Well, questions 1 and 2 I had some prior knowledge about, but reading specs was still required. Question 3 was very simple once I realised, that the characters in UTF-8 below U+0100 is exactly the same as in ISO 8859-1. Question 4 was answered partly by reading the documentation for CharsetProvider and partly by this nice overview of Java and encodings. The fifth question was a simple matter of classpath.

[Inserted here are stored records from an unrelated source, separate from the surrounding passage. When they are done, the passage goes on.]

`config.mk`:
```
export PLATFORM = sky130hd
export DESIGN_NAME = btn_reset_ctrl
export DESIGN_NICKNAME = d
export VERILOG_FILES = /design/src/rtl/btn_reset_pkg.sv /design/src/rtl/btn_debounce.sv /design/src/rtl/btn_reset_ctrl.sv
export SDC_FILE = /design/constraint.sdc
export NUM_CORES = 1
export LEC_CHECK = 0
export CORE_MARGIN = 3
export CORE_UTILIZATION = 66
export CTS_CLUSTER_SIZE = 12
export DETAILED_ROUTE_END_ITERATION = 10
export PLACE_DENSITY = 0.91
export SLEW_MARGIN = 20
export SYNTH_ARGS = -nofsm -noshare
export SYNTH_HDL_FRONTEND = slang
export SYNTH_HIERARCHICAL = 1
export SYNTH_SLANG_ARGS = --single-unit
```
`constraint.sdc`:
```
create_clock -name clk -period 3.7 [get_ports clk]
set_input_delay 0.37 -clock clk [delete_from_list [all_inputs] [get_ports clk]]
set_output_delay 0.37 -clock clk [all_outputs]
set_load 0.01 [all_outputs]
```
`src/rtl/btn_reset_pkg.sv`:
```
// btn_reset_pkg: shared reset-FSM state type and debounce length helper for btn_reset_ctrl.
package btn_reset_pkg;

    typedef enum logic [1:0] {POR, RUN, HOLD} rst_state_t;

    function automatic int db_cycles(input int freq_mhz, input int ms);
        return freq_mhz * 1000 * ms;
    endfunction

endpackage

```
`src/rtl/btn_debounce.sv`:
```
// btn_debounce: one button's 2-flop synchronizer, debounce counter and edge pulses.
// Edge pulse registers exist only when BTN_EDGE_EN is defined.
module btn_debounce #(
    parameter int DB_CYCLES  = 250000,
    parameter bit ACTIVE_LOW = 1'b0
) (
    input  logic clk,
    input  logic reset_ni,
    input  logic btn_i,
    output logic btn_o,
    output logic press_o,
    output logic release_o
);
    localparam int CW = $clog2(DB_CYCLES + 1);

    logic [1:0]    sync;
    logic [CW-1:0] cnt;
    logic          pressed;
    logic          flip;

    // Flops come out of reset at the raw released level so no phantom press appears.
    always_ff @(posedge clk or negedge reset_ni)
        if (!reset_ni) sync <= {2{ACTIVE_LOW}};
        else           sync <= {sync[0], btn_i};

    assign pressed = sync[1] ^ ACTIVE_LOW;
    assign flip    = (pressed != btn_o) && (cnt == CW'(DB_CYCLES - 1));

    always_ff @(posedge clk or negedge reset_ni)
        if (!reset_ni) begin
            cnt   <= '0;
            btn_o <= 1'b0;
        end else begin
            cnt   <= (pressed == btn_o || flip) ? '0 : cnt + 1'b1;
            btn_o <= btn_o ^ flip;
        end

`ifdef BTN_EDGE_EN
    always_ff @(posedge clk or negedge reset_ni)
        if (!reset_ni) begin
            press_o   <= 1'b0;
            release_o <= 1'b0;
        end else begin
            press_o   <= flip & ~btn_o;
            release_o <= flip & btn_o;
        end
`else
    assign press_o   = 1'b0;
    assign release_o = 1'b0;
`endif

endmodule

```
`src/rtl/btn_reset_ctrl.sv`:
```
// btn_reset_ctrl: debounced buttons plus SoC reset from power-on stretch, reset button and reset_ni.
// Define BTN_EDGE_EN to build the press/release pulse outputs.
module btn_reset_ctrl
    import btn_reset_pkg::*;
#(
    parameter int              FREQ_MHZ        = 25,
    parameter int              DEBOUNCE_MS     = 10,
    parameter int              POR_CYCLES      = 32,
    parameter int              NBTN            = 7,
    parameter logic [NBTN-1:0] ACTIVE_LOW_MASK = 7'b0000001,
    parameter int              RESET_BTN       = 0
) (
    input  logic            clk,
    input  logic            reset_ni,
    input  logic [NBTN-1:0] btn_i,
    output logic [NBTN-1:0] btn_o,
    output logic [NBTN-1:0] btn_press_o,
    output logic [NBTN-1:0] btn_release_o,
    output logic            reset_o
);
    localparam int DB_CYCLES = db_cycles(FREQ_MHZ, DEBOUNCE_MS);
    localparam int PW        = $clog2(POR_CYCLES + 1);

    rst_state_t    state, state_d;
    logic [PW-1:0] por_cnt, por_cnt_d;

    for (genvar i = 0; i < NBTN; i++) begin : g_btn
        btn_debounce #(
            .DB_CYCLES (DB_CYCLES),
            .ACTIVE_LOW(ACTIVE_LOW_MASK[i])
        ) u_db (
            .clk      (clk),
            .reset_ni (reset_ni),
            .btn_i    (btn_i[i]),
            .btn_o    (btn_o[i]),
            .press_o  (btn_press_o[i]),
            .release_o(btn_release_o[i])
        );
    end

    always_comb begin
        state_d   = state;
        por_cnt_d = '0;
        case (state)
            POR: begin
                por_cnt_d = por_cnt + 1'b1;
                if (por_cnt == PW'(POR_CYCLES - 1)) begin
                    state_d   = RUN;
                    por_cnt_d = '0;
                end
            end
            RUN:     if (btn_o[RESET_BTN])  state_d = HOLD;
            HOLD:    if (!btn_o[RESET_BTN]) state_d = POR;
            default: state_d = POR;
        endcase
    end

    // reset_o follows the next state so it drops on the same edge that enters RUN.
    always_ff @(posedge clk or negedge reset_ni)
        if (!reset_ni) begin
            state   <= POR;
            por_cnt <= '0;
            reset_o <= 1'b1;
        end else begin
            state   <= state_d;
            por_cnt <= por_cnt_d;
            reset_o <= (state_d != RUN);
        end

endmodule

```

To get to the main part of the whole deal, the decodeLoop-implementation for X-UTF-8-Failover looks like this:
- protected CoderResult decodeLoop(ByteBuffer in, CharBuffer out) {
- int inPos = in.position();
- try {
- while (in.hasRemaining()) {
- char c;
- byte b1 = in.get();
- int highNibble = (b1 >> 4) & 0xF;
- switch (highNibble) {
- case 0:
- case 1:
- case 2:
- case 3:
- case 4:
- case 5:
- case 6:
- case 7:
- if (out.remaining() < 1)
- return CoderResult.OVERFLOW;
- out.put((char) b1);
- inPos = in.position();
- break;
- case 0xC:
- case 0xD:
- byte b2;
- if (in.remaining() < 1)
- return CoderResult.UNDERFLOW;
- if (out.remaining() < 1)
- return CoderResult.OVERFLOW;
- if (!isContinuation(b2 = in.get())) {
- // put second char back by rewinding, putting and re-rewinding
- in.position(in.position()-1);
- in.put(b2);
- in.position(in.position()-1);
- // update last read legal position
- inPos = in.position();
- // append byte directly used
- out.append((char) (b1 & 0xFF));
- // break switch
- break;
- }
- c = (char) (((b1 & 0x1F) << 6) | (b2 & 0x3F));
- // check that we had the shortest encoding
- if (c <= 0x7F)
- return CoderResult.malformedForLength(2);
- out.put(c);
- inPos = in.position();
- break;
- case 0xE:
- byte b3;
- if (in.remaining() < 2)
- return CoderResult.UNDERFLOW;
- if (out.remaining() < 1)
- return CoderResult.OVERFLOW;
- if (!isContinuation(b2 = in.get())) {
- // put second char back by rewinding, putting and re-rewinding
- in.position(in.position()-1);
- in.put(b2);
- in.position(in.position()-1);
- // update last read legal position
- inPos = in.position();
- // append byte directly used
- out.append((char) (b1 & 0xFF));
- // break switch
- break;
- }
- if (!isContinuation(b3 = in.get())) {
- // put third char back by rewinding, putting and re-rewinding
- in.position(in.position()-1);
- in.put(b3);
- in.position(in.position()-1);
- // update last read legal position
- inPos = in.position();
- // append first and second byte directly used
- out.append((char) (b1 & 0xFF));
- out.append((char) (b2 & 0xFF));
- // break switch
- break;
- }
- c = (char) (((b1 & 0x0F) << 12) | ((b2 & 0x3F) << 6) | (b3 & 0x3F));
- // check that we had the shortest encoding
- if (c <= 0x7FF)
- return CoderResult.malformedForLength(3);
- out.put(c);
- inPos = in.position();
- break;
- default:
- // parse as latin 1
- out.append((char) (b1 & 0xFF));
- inPos = in.position();
- break;
- }
- }
- return CoderResult.UNDERFLOW;
- } finally {
- // In case we did a get(), then encountered an error, reset the
- // position to before the error. If there was no error, this
- // will benignly reset the position to the value it already has.
- in.position(inPos);
- }
- }
Complete source for this can be download here under the regular license.